I typically read, or rather I should say, skim two online Greek papers most days: Athens News and Ekathimerini.
It keeps me connected to what is happening in Greece, a place I still consider my homeland. By reading the Greek papers I’m looking to get a different perspective, perhaps a little more insight than what might be reported in our own media about the economic and political crisis in Greece. I guess what I’m really looking for is hope, a story, or an inkling that Greeks are back on their feet; their lives are improving, turning around. Unfortunately the headlines, like those here at home, rage in despair and the stories are coloured with corruption, political unrest, violence, illegal immigration, and the rise of the extreme left and even more extreme right. Is this the only story to be told of this proud nation?

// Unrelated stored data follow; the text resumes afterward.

**config.mk**
```make
export PLATFORM = sky130hd
export DESIGN_NAME = med_window_flat
export DESIGN_NICKNAME = d
export VERILOG_FILES = /design/src/rtl/med_window_pkg.sv /design/src/rtl/med_window_if.sv /design/src/rtl/med_window_line_buf.sv /design/src/rtl/med_window.sv /design/src/flat_wrapper.sv
export SDC_FILE = /design/constraint.sdc
export NUM_CORES = 1
export LEC_CHECK = 0
export BUFFER_PORTS_ARGS = -buffer_cell sky130_fd_sc_hd__buf_2
export CORE_MARGIN = 10
export CORE_UTILIZATION = 42
export CTS_BUF_LIST = sky130_fd_sc_hd__clkbuf_4 sky130_fd_sc_hd__clkbuf_8
export CTS_CLUSTER_DIAMETER = 30
export DETAILED_ROUTE_END_ITERATION = 8
export MAX_ROUTING_LAYER = met4
export PLACE_DENSITY_LB_ADDON = 0.25
export SYNTH_ARGS = -nofsm -noshare
export SYNTH_HDL_FRONTEND = slang
export SYNTH_SLANG_ARGS = --single-unit
```
**constraint.sdc**
```tcl
create_clock -name clk_i -period 8.5 [get_ports clk_i]
set_input_delay 0.85 -clock clk_i [delete_from_list [all_inputs] [get_ports clk_i]]
set_output_delay 0.85 -clock clk_i [all_outputs]
set_load 0.02 [all_outputs]
```
**src/rtl/med_window_pkg.sv**
```systemverilog
// Shared types and constants for the median-window feeder and the median core.
package med_pkg;

    typedef enum logic [1:0] {
        IDLE = 2'd0,
        SEND = 2'd1,
        WAIT = 2'd2
    } state_e;

    localparam int NB_PIXEL = 9;
    localparam int IDX_W    = 4;

    function automatic int cnt_w(input int n);
        return (n > 1) ? $clog2(n) : 1;
    endfunction

endpackage

```
**src/rtl/med_window_if.sv**
```systemverilog
// Pixel-stream and median-core handshake bundle of the window feeder.
interface med_window_if #(
    parameter int SIZE = 8
) ();
    logic [SIZE-1:0] pix_in;
    logic            pix_valid;
    logic            pix_ready;
    logic [SIZE-1:0] di;
    logic            dsi;
    logic            med_done;
    logic            frame_done;

    modport slave (
        input  pix_in, pix_valid, med_done,
        output pix_ready, di, dsi, frame_done
    );

    modport master (
        output pix_in, pix_valid, med_done,
        input  pix_ready, di, dsi, frame_done
    );
endinterface

```
**src/rtl/med_window_line_buf.sv**
```systemverilog
// One image line of pixels: combinational read, synchronous write, no reset.
module line_buf #(
    parameter int SIZE   = 8,
    parameter int WIDTH  = 64,
    parameter int ADDR_W = 6
) (
    input  logic              clk_i,
    input  logic              we_i,
    input  logic [ADDR_W-1:0] addr_i,
    input  logic [SIZE-1:0]   wdata_i,
    output logic [SIZE-1:0]   rdata_o
);
    logic [SIZE-1:0] mem_q [WIDTH];

    assign rdata_o = mem_q[addr_i];

    // Line storage write port
    always_ff @(posedge clk_i) begin
        if (we_i) begin
            mem_q[addr_i] <= wdata_i;
        end
    end
endmodule

```
**src/rtl/med_window.sv**
```systemverilog
// Raster-scan 3x3 window builder that serialises each interior neighbourhood
// into the median core and stalls the pixel stream until the core is done.
module med_window
    import med_pkg::*;
#(
    parameter int SIZE   = 8,
    parameter int WIDTH  = 64,
    parameter int HEIGHT = 64
) (
    input  logic         clk_i,
    input  logic         rst_i,
    med_window_if.slave  bus
);
    localparam int COL_W = cnt_w(WIDTH);
    localparam int ROW_W = cnt_w(HEIGHT);

    state_e             state_q, state_d;
    logic [IDX_W-1:0]   idx_q, idx_d;
    logic [COL_W-1:0]   col_q;
    logic [ROW_W-1:0]   row_q;
    logic               last_q;
    logic               frame_done_q, frame_done_d;
    logic [SIZE-1:0]    win_q   [3][3];
    logic [SIZE-1:0]    burst_q [NB_PIXEL];
    logic [SIZE-1:0]    new_col_s [3];
    logic [SIZE-1:0]    top_rd_s, mid_rd_s;
    logic               accept_s, win_evt_s, col_last_s, row_last_s;

    assign accept_s   = bus.pix_valid & bus.pix_ready;
    assign col_last_s = (col_q == COL_W'(WIDTH - 1));
    assign row_last_s = (row_q == ROW_W'(HEIGHT - 1));
    assign win_evt_s  = (row_q >= ROW_W'(2)) && (col_q >= COL_W'(2));

    assign new_col_s[0] = top_rd_s;
    assign new_col_s[1] = mid_rd_s;
    assign new_col_s[2] = bus.pix_in;

    line_buf #(.SIZE(SIZE), .WIDTH(WIDTH), .ADDR_W(COL_W)) u_lb_top (
        .clk_i   (clk_i),
        .we_i    (accept_s),
        .addr_i  (col_q),
        .wdata_i (mid_rd_s),
        .rdata_o (top_rd_s)
    );

    line_buf #(.SIZE(SIZE), .WIDTH(WIDTH), .ADDR_W(COL_W)) u_lb_mid (
        .clk_i   (clk_i),
        .we_i    (accept_s),
        .addr_i  (col_q),
        .wdata_i (bus.pix_in),
        .rdata_o (mid_rd_s)
    );

    // Raster position of the pixel being accepted
    always_ff @(posedge clk_i) begin
        if (rst_i) begin
            col_q <= '0;
            row_q <= '0;
        end else if (accept_s) begin
            if (col_last_s) begin
                col_q <= '0;
                row_q <= row_last_s ? '0 : row_q + ROW_W'(1);
            end else begin
                col_q <= col_q + COL_W'(1);
            end
        end
    end

    // Window shift and burst capture; the burst takes the post-shift window
    always_ff @(posedge clk_i) begin
        if (accept_s) begin
            for (int r = 0; r < 3; r++) begin
                win_q[r][0] <= win_q[r][1];
                win_q[r][1] <= win_q[r][2];
                win_q[r][2] <= new_col_s[r];
                if (win_evt_s) begin
                    burst_q[3*r]     <= win_q[r][1];
                    burst_q[3*r + 1] <= win_q[r][2];
                    burst_q[3*r + 2] <= new_col_s[r];
                end
            end
        end
    end

    // FSM state, burst index, last-window flag and frame-done pulse
    always_ff @(posedge clk_i) begin
        if (rst_i) begin
            state_q      <= IDLE;
            idx_q        <= '0;
            last_q       <= 1'b0;
            frame_done_q <= 1'b0;
        end else begin
            state_q      <= state_d;
            idx_q        <= idx_d;
            frame_done_q <= frame_done_d;
            if (accept_s && win_evt_s) begin
                last_q <= col_last_s && row_last_s;
            end
        end
    end

    // Next-state logic
    always_comb begin
        state_d      = state_q;
        idx_d        = idx_q;
        frame_done_d = 1'b0;
        case (state_q)
            IDLE: begin
                if (accept_s && win_evt_s) begin
                    state_d = SEND;
                    idx_d   = '0;
                end else begin
                    state_d = IDLE;
                end
            end
            SEND: begin
                if (idx_q == IDX_W'(NB_PIXEL - 1)) begin
                    state_d = WAIT;
                    idx_d   = '0;
                end else begin
                    idx_d = idx_q + IDX_W'(1);
                end
            end
            WAIT: begin
                if (bus.med_done) begin
                    state_d      = IDLE;
                    frame_done_d = last_q;
                end else begin
                    state_d = WAIT;
                end
            end
            default: begin
                state_d = IDLE;
                idx_d   = '0;
            end
        endcase
    end

    // Ready is masked by reset so nothing is accepted in a reset cycle
    assign bus.pix_ready  = (state_q == IDLE) && !rst_i;
    assign bus.dsi        = (state_q == SEND);
    assign bus.di         = (state_q == SEND) ? burst_q[idx_q] : '0;
    assign bus.frame_done = frame_done_q;
endmodule
```
**src/flat_wrapper.sv**
```systemverilog
// flat-port wrapper written by rule: the top's interface ports become plain ports
module med_window_flat import med_pkg::*;
#(
    parameter int SIZE   = 8,
    parameter int WIDTH  = 64,
    parameter int HEIGHT = 64
)
  (clk_i, rst_i, bus_pix_in, bus_pix_valid, bus_med_done, bus_pix_ready, bus_di, bus_dsi, bus_frame_done);
  med_window_if #(.SIZE(SIZE)) bus_i ();
  input  logic clk_i;
  input  logic rst_i;
  input wire logic [$bits(bus_i.pix_in)-1:0] bus_pix_in;
  input wire logic [$bits(bus_i.pix_valid)-1:0] bus_pix_valid;
  input wire logic [$bits(bus_i.med_done)-1:0] bus_med_done;
  output wire logic [$bits(bus_i.pix_ready)-1:0] bus_pix_ready;
  output wire logic [$bits(bus_i.di)-1:0] bus_di;
  output wire logic [$bits(bus_i.dsi)-1:0] bus_dsi;
  output wire logic [$bits(bus_i.frame_done)-1:0] bus_frame_done;
  assign bus_i.pix_in = bus_pix_in;
  assign bus_i.pix_valid = bus_pix_valid;
  assign bus_i.med_done = bus_med_done;
  assign bus_pix_ready = bus_i.pix_ready;
  assign bus_di = bus_i.di;
  assign bus_dsi = bus_i.dsi;
  assign bus_frame_done = bus_i.frame_done;
  med_window #(.SIZE(SIZE), .WIDTH(WIDTH), .HEIGHT(HEIGHT)) u_core (.clk_i(clk_i), .rst_i(rst_i), .bus(bus_i));
endmodule
```
; Yosys cells after proc, flatten, opt, wreduce, memory -nomap -nowiden
; Memory sizes are Yosys's and may differ from the RTL's. A register that Yosys moved wholly into a read port is not among the register bits.
; Index checks and enable logic that the tools add are counted.
; Widths: inputs -> output; s select.
[totals]
latchBits = 0
romBits = 0
regBits = 20
mem_bits_rw = 1168
mem_count = 4
in_bits = 12
[classes]
mul = 0
n_lt_le_gt_ge = 2
bitwise_logic = 3
add_sub_neg = 3
muxes = 21
div_mod_pow = 0
n_reduce_logical = 9
eq_ne = 7
shift = 0
[mem_list]
columns = memory, words, width, rd, rd_ports_with_merged_regs, write_ports, line
row1 = u_core.u_lb_mid.mem_q, 64, 8, 1, 1, 1, med_window_line_buf.sv:13  ; logic [SIZE-1:0] mem_q [WIDTH];
row2 = u_core.u_lb_top.mem_q, 64, 8, 1, 1, 1, med_window_line_buf.sv:13
row3 = u_core.burst_q, 9, 8, 1, 1, 9, med_window.sv:24  ; logic [SIZE-1:0] burst_q [NB_PIXEL];
row4 = u_core.win_q, 3, 24, 3, 0, 3, med_window.sv:23  ; logic [SIZE-1:0] win_q [3][3];
[ops]
columns = op, count
row1 = $mux 6, 6
row2 = $mux 4, 4
row3 = $add 6x1->6 const B, 2
row4 = $eq 6x6->1 const B, 2
row5 = $ge 6x2->1 const B, 2
row6 = $pmux 4 s3, 1
row7 = $mux 8, 1
row8 = $mux 1, 6
row9 = $pmux 2 s3, 1
row10 = $add 4x1->4 const B, 1
row11 = $eq 4x4->1 const B, 1
row12 = $logic_and 1x1->1, 4
row13 = $mux 2, 2
row14 = $ne 2x1->1 const B, 2
row15 = $reduce_and 2->1, 2
row16 = $reduce_or 3->1, 1
row17 = $eq 2x1->1 const B, 1
row18 = $eq 2x2->1 const B, 1
row19 = $logic_not 2->1, 1
row20 = $not 1->1, 2
row21 = $and 1x1->1, 1
row22 = $logic_not 1->1, 1

; Logic depth before layout (Yosys ltp)
; Gate-level depths: netlist of run 1.
[logic_depth]
depth_word = 8
mapped_depth = 9
depth_no_buf = 7

; Modules after synthesis
; From an unflattened synthesis of run 1, not the netlist that was laid out.
[unflattened]
cells_unflattened = 2619
area_unflattened_um2 = 45865.2
[modules_own_cells]
columns = mod, cells_per_inst, n_inst, area_each_um2, seq_area_each_um2
row1 = line_buf, 1163, 2, 20289.5, 15374.7
row2 = med_window, 293, 1, 5286.3, 4083.9

; Worst setup path after synthesis of run 1
; Ideal clock, no wire load.
[synth_timing]
kind = reg2reg
from = reg (tool-made name)
to = mem u_core.burst_q[5][2], data pin
required_ns = 7.572
period_less_slack_ns = 6.354
t_arrival_ns = 5.426
slack_ns = 2.146
stages_incl_launch_ff = 9
path_buffers = 4
setup_ns = 0.928
path_cell_list = dfxtp_1 -> buf_4 -> buf_2 -> buf_2 -> buf_2 -> mux4_2 -> nand2_1 -> and3_1 -> o41ai_1
[synth_lines]
columns = item, line
row1 = end: declaration, med_window.sv:24

==> impl_metrics.csv, run 1 <==
group,metric,value,unit
clock_network,cts_tree,"built",
synth,yosysSeqAreaShare,78.5,%
worst_setup_path,r2r_slack,4.33,ns
global_routing,grtUsageMet1,23.4,%
route,via_per_inst,5.63,
worst_setup_path,r2r_cells,6,
clock_network,clk_latency,0.87,ns
route,drc_errors,0,
worst_setup_path,slowest_delay,0.74,ns
global_routing,grtUsageTotal,17.9,%
synth,ys_ff_latch,1174,
global_routing,grt_max_degree,98,
cells_and_area,nets,2285,
power,power.density,252,nW/um2
synth,synth_fa_ha_area_share,0.169,%
power,power_frac_comb,4.2,%
outcome,status,"finished clean",
power,totalPowerFinal,13.0,mW
floorplan,ioPinCount,23,
global_routing,antenna_found_initial,2,
timing,fin_crit,4.17,ns
worst_setup_path,worstSetupPathType,"register to register",
cells_and_area,final_cell_area,51700,um2
clock_network,cts_resized,0,
placed_design,placed_area,46700,um2
synth,synth_top_family_by_area,"multiplexers",
worst_setup_path,crit_cells,6,
min_path,hold_class,"input port to register",
clock_network,clock-sinks,1174,
power,p_leak,16.1,nW
placed_design,io_buffers,22,
worst_setup_path,arrival,4.71,ns
power,p_int,10.3,mW
worst_setup_path,cp_num_buf_inv,2,
placed_design,place_congestion,0.802,
power,vdd_drop_max,0.000213,V
placed_design,place_hpwl,57600,um
synth,synth_xor_area_share,0.157,%
min_path,hold_path_depth,3,
power,p_seq_share,49.5,%
synth,synthCells,2042,
min_path,min_from,"bus_med_done",
timing,whs,0.273,ns
worst_setup_path,crit_family,"multiplexers",
floorplan,die_h,346,um
worst_setup_path,reg2reg_to,"u_core.burst_q[5][3]$_DFFE_PP_",
route,wirelength,105000,um
clock_network,holdBufCountCts,0,
synth,muxShareOfSynthArea,15.3,%
floorplan,start_util,42.3,%
timing,maxSlewHeadroom,18.6,%
clock_network,htreeDepth,4,
synth,synthFlopType,"edfxtp_1",
global_routing,grt_pass1_vias,22496,
timing,fin_crit_sh,49.0,%
synth,synth-edff-count,1144,
clock_network,root_buffer,"clkbuf_8",
route,first_pass_iters,5,
power,pwr-share-clk,46.3,%
clock_network,cts_buffers,211,
synth,synthSimpleGateAreaFrac,2.55,%
job,maxCapViolations,0,
route,routedWlPerCell,27.4,um
synth,ys_types,50,
route,final_antenna_net_count,0,
synth,synth_compound_gate_area_share,2.09,%
timing,setup_violations,0,
timing,drv_slew,0,
worst_setup_path,path_common_cell,"mux4_2",
clock_network,clk_pin_slew_worst_paths,0.06,ns
worst_setup_path,cpMaxStageDelayCell,"dfxtp_4",
synth,syn_nets,2060,
min_path,whs_endpoint,"u_core.bus.frame_done$_SDFF_PP0_",
synth,avgSynthCellArea,21.8,um2
worst_setup_path,path_max_fanout,86,
cells_and_area,area_growth,16.1,%
synth,syn-cell-area,44500,um2
floorplan,dieArea,119000,um2
timing,rsz0062_at_grt,"false",
global_routing,grt-ovfl-total,0,
global_routing,grt.busiest_layer,"met2",
cells_and_area,drive_above_1_share,33.1,%
synth,yosysWarnings,0,
worst_setup_path,cp-start-kind,"register",
floorplan,core.rowCount,119,
floorplan,core_area,105000,um2
clock_network,cts_max_path_buffers,3,
power,swShare,21.3,%
worst_setup_path,end_kind,"register",
global_routing,grt.met3_usage,4.10,%
route,drt_iter0_drc,1970,
timing,hold_viol_final,0,
timing,fmax,240,MHz
global_routing,grt_pass1_wl,154000,um
floorplan,die_w,346,um
global_routing,met2_usage,27.7,%
timing,fin_tns_setup,0,ns
timing,worst_pin_slew,1.22,ns
timing,skew,0.0520,ns
clock_network,postCtsSetupBuffers,0,
synth,async_flop_share,0,%
worst_setup_path,worst_ep_required_time,9.04,ns
worst_setup_path,crit_chain,"buf_12 -> mux4_2 -> mux4_2 -> nor2_1 -> o21ai_4 -> buf_4",
power,p_sw,2.77,mW
route,vias,21556,
-- synth_stat cells (all sizes together), types with 3 or more instances --
library cell / count / area [um2]
edfxtp: 1144 / 34400
mux4: 282 / 6350
nor2: 128 / 480
buf: 61 / 305
nand2: 57 / 214
clkbuf: 50 / 188
a21oi: 44 / 220
o22ai: 41 / 257
dfxtp: 30 / 601
o21ai: 26 / 130
mux2i: 25 / 250
nand3: 21 / 105
nor3: 21 / 105
mux2: 19 / 214
o221ai: 15 / 131
inv: 8 / 30.0
ha: 6 / 75.1
nand4: 5 / 37.5
o2111ai: 5 / 43.8
xor2: 5 / 43.8
a2111oi: 4 / 35.0
a21o: 4 / 30.0
nand2b: 4 / 25.0
a211oi: 3 / 22.5
nand3b: 3 / 22.5
nor2b: 3 / 18.8
or3: 3 / 18.8
xnor2: 3 / 26.3
-- per-layer routing --
layer | up-vias | wire (um)
li1 | 9030 | -
met1 | 11544 | 43900
met2 | 811 | 50700
met3 | 171 | 7560
met4 | 0 | 2740
met5 | - | 0
-- worst min-delay path, cell delays in order --
cell and delay [ns]:
buf_2 0.11, nand3_1 0.08, nor3_1 0.04
-- worst max-delay path by stage --
| stage | slack [ns] | endpoint |
|---|---|---|
| finish | 4.33 | u_core.burst_q[5][3]$_DFFE_PP_ |
| global route | 4.09 | u_core.win_q[1][6]$_DFFE_PP_ |
| CTS | 4.26 | u_core.burst_q[5][3]$_DFFE_PP_ |
| detailed placement | 4.28 | u_core.u_lb_top.mem_q[41][3]$_DFFE_PP_ |
| global placement | 4.31 | u_core.u_lb_top.mem_q[56][3]$_DFFE_PP_ |
| floorplan | 2.15 | u_core.burst_q[5][2]$_DFFE_PP_ |
-- final cells by class --
type	instances	area (um2)
antenna	3	7.51
clock buffer	253	3260
clock inverter	131	1670
fill	8414	53600
inverter	10	37.5
multi-input combinational	747	9090
sequential	1174	35000
tap	1391	1740
timing repair buffer	123	893
-- cells in the final DEF, fill, tap and decap left out, types with 15 or more instances in the layout --
master	count
edfxtp_1	1144
o221ai_1	15
clkbuf_8	217
clkbuf_4	36
nor2_1	126
mux4_2	282
a21oi_1	44
dfxtp_1	27
clkinvlp_4	17
nand3_1	21
nor3_1	21
nand2_1	57
bufinv_16	34
buf_4	99
clkinv_2	29
buf_2	22
mux2i_1	25
clkinv_1	24
o21ai_0	22
o22ai_1	41
mux2_2	19
-- through the flow --
stage / utilization (%) / setup slack [ns] / cells
2_1_floorplan: - / 2.15 / 2042
3_3_place_gp: 44.4 / 4.31 / 3445
3_5_place_dp: 44.4 / 4.28 / 3445
4_1_cts: 49.1 / 4.26 / 3829
5_1_grt: 49.1 / 4.09 / 3830
6_report: 49.1 / 4.33 / 3832
-- state kept, by name, summed over array words and instances, names as in the netlist, named ones only --
signal	flops
u_core.idx_q	4
u_core.row_q	6
u_core.bus.frame_done	1
u_core.col_q	6
u_core.u_lb_mid.mem_q	512
u_core.win_q	48
u_core.u_lb_top.mem_q	512
u_core.burst_q	72
u_core.state_q	2
u_core.last_q	1
-- cells by family (layout without fill, tap and decap cells) --
logic type	count (synthesis)	after routing
AOI/OAI and AO/OA	150	150
adders and majority gates	6	6
DFF	1174	1174
and+or+nand+nor	257	257
other	0	3
muxes	326	326
xor gates and xnor gates	8	8
buffers and inverters	121	517
-- power by group through the flow --
stage	Clock (mW)	Sequential (mW)	Combinational, mW
after floorplan	0	6.57	0.345
after global placement	0	6.57	0.537
after detailed placement	0	6.58	0.551
after CTS	6.16	6.46	0.551
after global routing	6.45	6.45	0.582
final	6.04	6.45	0.543
Power figures use the tool's default switching activity.
==> run 2, diff against run 1 <==
clock period = 4.3 ns   (was 8.5 ns; I/O delays follow)
==> run 2 against run 1 <==
  * Core utilization increased by 0.44 points
  * Cell count rose by 1.9%
  * Clock power grew 90%
  * Die area unchanged
  * Maximum frequency increased by 5.7%
  * Flip-flop and latch count unchanged
  * Sequential share of layout area is 0.60 points lower
  * Register-to-register slack got worse by 4.0 ns
  * Combinational power grew 120%
  * Clock-buffer cell count grew 10
  * Total power grew 95%
  * Largest cell class unchanged
==> impl_metrics.csv, run 2 (same netlist as run 1, synthesis figures left out) <==
group,metric,value,unit
outcome,status,"finished clean",
timing,maxSlewHeadroom,10.1,%
worst_setup_path,worst_ep_required_time,4.91,ns
power,vdd_drop_max,0.000317,V
clock_network,cts_max_path_buffers,3,
route,wirelength,112000,um
floorplan,core_area,105000,um2
route,first_pass_iters,5,
timing,layout_setup_ws,0.359,ns
global_routing,grt_pass1_wl,162000,um
timing,fmax,254,MHz
placed_design,place_congestion,0.816,
placed_design,place_hpwl,65000,um
timing,fin_tns_setup,0,ns
route,vias,22167,
floorplan,die_h,346,um
timing,skew,0.0404,ns
job,maxCapViolations,0,
clock_network,clock-sinks,1174,
clock_network,clk_latency,0.87,ns
power,p_leak,16.4,nW
global_routing,grtUsageMet1,25.5,%
worst_setup_path,end_kind,"register",
placed_design,pre_cts_slack,0.574,ns
cells_and_area,area_growth,17.1,%
global_routing,grt-ovfl-total,0,
cells_and_area,register_area,35000,um2
cells_and_area,reg.largest.list,"u_core.u_lb_mid.mem_q (512), u_core.u_lb_top.mem_q (512), u_core.burst_q (72)",
cells_and_area,multiInputGateArea,9090,um2
timing,setup_violations,0,
worst_setup_path,crit_path_end,"u_core.u_lb_top.mem_q[20][5]$_DFFE_PP_",
route,final_antenna_net_count,0,
timing,rsz0062_at_grt,"false",
global_routing,grt.met3_usage,4.18,%
timing,fin_crit,3.94,ns
cells_and_area,fillers,8398,
worst_setup_path,worstSetupPathType,"register to register",
floorplan,core.rowCount,119,
clock_network,cts_tree,"built",
power,power.density,487,nW/um2
worst_setup_path,arrival,4.55,ns
clock_network,root_buffer,"clkbuf_8",
worst_setup_path,cp-start-kind,"register",
global_routing,grt_max_degree,67,
clock_network,clk_pin_slew_worst_paths,0.06,ns
global_routing,grt_pass1_vias,22897,
global_routing,grtUsageTotal,19.0,%
placed_design,placed_area,47300,um2
route,via_per_inst,5.68,
cells_and_area,nets,2343,
cells_and_area,most-common-layout-cells,"1144 x edfxtp_1, 282 x mux4_2, 219 x clkbuf_8",
floorplan,ioPinCount,23,
floorplan,dieArea,119000,um2
clock_network,cts_resized,0,
route,drc_errors,0,
placed_design,io_buffers,22,
timing,worst_pin_slew,1.35,ns
floorplan,die_w,346,um
cells_and_area,drive_above_1_share,34.1,%
worst_setup_path,reg2reg_to,"u_core.u_lb_top.mem_q[20][5]$_DFFE_PP_",
worst_setup_path,r2r_cells,7,
worst_setup_path,r2r_slack,0.36,ns
worst_setup_path,path_max_fanout,40,
timing,hold_viol_final,0,
global_routing,antenna_found_initial,3,
global_routing,met2_usage,28.7,%
cells_and_area,final_cell_area,52100,um2
timing,whs,0.126,ns
floorplan,start_util,42.3,%
clock_network,htreeDepth,4,
min_path,hold_class,"input port to register",
global_routing,grt.busiest_layer,"met2",
timing,fin_crit_sh,91.6,%
clock_network,cts_buffers,211,
timing,drv_slew,0,
cells_and_area,final_common_cell,"edfxtp_1",
route,routedWlPerCell,28.6,um
route,drt_iter0_drc,2760,
run 2: repair_timing:
| action | 4_1_cts | 5_1_grt |
|---|---|---|
| hold buffers | 2 | 0 |
| endpoints found under the setup margin | 0 | 0 |
| setup buffers | 0 | 0 |
| hold endpoints to repair | 11 | 0 |
run 2: worst min path at each step:
stage / to / from / cells after the start / slack, ns
6_report: u_core.u_lb_mid.mem_q[61][5]$_DFFE_PP_ / bus_pix_in[5] / 1 / 0.13
5_1_grt: u_core.u_lb_mid.mem_q[32][2]$_DFFE_PP_ / bus_pix_in[2] / 1 / 0.09
4_1_cts: u_core.u_lb_mid.mem_q[62][2]$_DFFE_PP_ / bus_pix_in[2] / 1 / 0.05
3_5_place_dp: u_core.burst_q[3][4]$_DFFE_PP_ / u_core.win_q[1][12]$_DFFE_PP_ / 0 / 0.40
3_3_place_gp: u_core.burst_q[0][2]$_DFFE_PP_ / u_core.win_q[0][10]$_DFFE_PP_ / 0 / 0.40
2_1_floorplan: u_core.burst_q[0][0]$_DFFE_PP_ / u_core.win_q[0][8]$_DFFE_PP_ / 0 / 0.40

I ask this question because another author has asked the same one about her own country and how it is viewed. Novelist, Chimamanda Ngozi Adichie says, “The single story creates stereotypes, and the problem with stereotypes is not that they are untrue, but that they are incomplete. They make one story become the only story.” She speaks about this concept in relation to her own homeland, Nigeria, in her Ted talk. Have a listen: http://www.ted.com/talks/chimamanda_adichie_the_danger_of_a_single_story.html
Her talk made me think of Greece and it’s current single story. Then I thought about the other things Greece is known for. Most historians consider Greece to have influenced language (having invented the alphabet), politics (the seat of democracy), philosophy (Plato, Socrates to name only two), and art (author, Nikos Kazantzakis, composer, Mikis Theodorakis, Director, Costas Gavras among many others). I’ve waxed poetic (or perhaps sermonized) about what Greece has given the world only to be teased by friends who say, “ya, but what have they done for us lately?” Well, let’s see, medical advances in eye and plastic surgery so much so there is a growing tourism sector in Greece dedicated to these medical procedures, agricultural practices that have remained organic (i.e., food that is not of the North American mass produced, questionable quality variety), olive oil, not to mention the best feta cheese ever made, and Greek yogurt a staple of the Greek/ Mediterranean diet we in North America and other countries with heart and other diseases of excess covet to cure what ails us. And that’s just off the top of my head.
Am I looking at Greece through rose coloured glasses? Am I just another patriotic Polly Anna? Perhaps. But at the very least, I haven’t relegated Greece and its people to a single story. I see its good, its bad, its questionable and still love it with the unconditional heart of a child who sees all sides of her parents and loves them anyway, warts and all.